» **Activity**
Check every line of the data below for the word "after". Copy the ones that have it.

» **Record excerpts**
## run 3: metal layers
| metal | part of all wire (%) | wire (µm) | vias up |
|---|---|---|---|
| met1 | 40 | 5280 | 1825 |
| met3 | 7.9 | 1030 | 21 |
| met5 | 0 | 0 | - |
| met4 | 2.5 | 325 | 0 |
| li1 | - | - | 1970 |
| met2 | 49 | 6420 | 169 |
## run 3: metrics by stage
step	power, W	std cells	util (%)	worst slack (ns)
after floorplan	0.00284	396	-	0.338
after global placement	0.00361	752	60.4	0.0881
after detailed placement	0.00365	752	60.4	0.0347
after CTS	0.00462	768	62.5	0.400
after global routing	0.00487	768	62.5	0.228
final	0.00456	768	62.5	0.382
File: config.mk
export PLATFORM = sky130hd
export DESIGN_NAME = echo_result_framer
export DESIGN_NICKNAME = d
export VERILOG_FILES = /design/src/rtl/echo_result_framer.sv
export SDC_FILE = /design/constraint.sdc
export NUM_CORES = 1
export LEC_CHECK = 0
export CORE_UTILIZATION = 38
export DETAILED_ROUTE_END_ITERATION = 10
export GPL_TIMING_DRIVEN = 0
export SYNTH_ARGS = -nofsm -noshare
export SYNTH_HDL_FRONTEND = slang
export SYNTH_SLANG_ARGS = --single-unit
File: constraint.sdc
create_clock -name clk_50M -period 4.3 [get_ports clk_50M]
set_input_delay 1.075 -clock clk_50M [delete_from_list [all_inputs] [get_ports clk_50M]]
set_output_delay 1.075 -clock clk_50M [all_outputs]
set_load 0.05 [all_outputs]
[config.mk]
export PLATFORM = sky130hd
export DESIGN_NAME = data_mem_arbiter_flat
export DESIGN_NICKNAME = d
export VERILOG_FILES = /design/src/rtl/data_mem_arbiter_if.sv /design/src/rtl/data_mem_arbiter.sv /design/src/flat_wrapper.sv
export SDC_FILE = /design/constraint.sdc
export NUM_CORES = 1
export LEC_CHECK = 0
export CAP_MARGIN = 20
export CORE_ASPECT_RATIO = 0.5
export CORE_UTILIZATION = 25
export CTS_CLUSTER_SIZE = 28
export DETAILED_ROUTE_END_ITERATION = 8
export GPL_TIMING_DRIVEN = 0
export PLACE_DENSITY_LB_ADDON = 0.15
export SYNTH_ARGS = -nofsm -noshare
export SYNTH_HDL_FRONTEND = slang
export SYNTH_SLANG_ARGS = --single-unit
[constraint.sdc]
create_clock -name clk -period 3.2 [get_ports clk]
set_input_delay 0.96 -clock clk [delete_from_list [all_inputs] [get_ports clk]]
set_output_delay 0.96 -clock clk [all_outputs]
set_load 0.05 [all_outputs]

» **Written answer**
after floorplan	0.00284	396	-	0.338
after global placement	0.00361	752	60.4	0.0881
after detailed placement	0.00365	752	60.4	0.0347
after CTS	0.00462	768	62.5	0.400
after global routing	0.00487	768	62.5	0.228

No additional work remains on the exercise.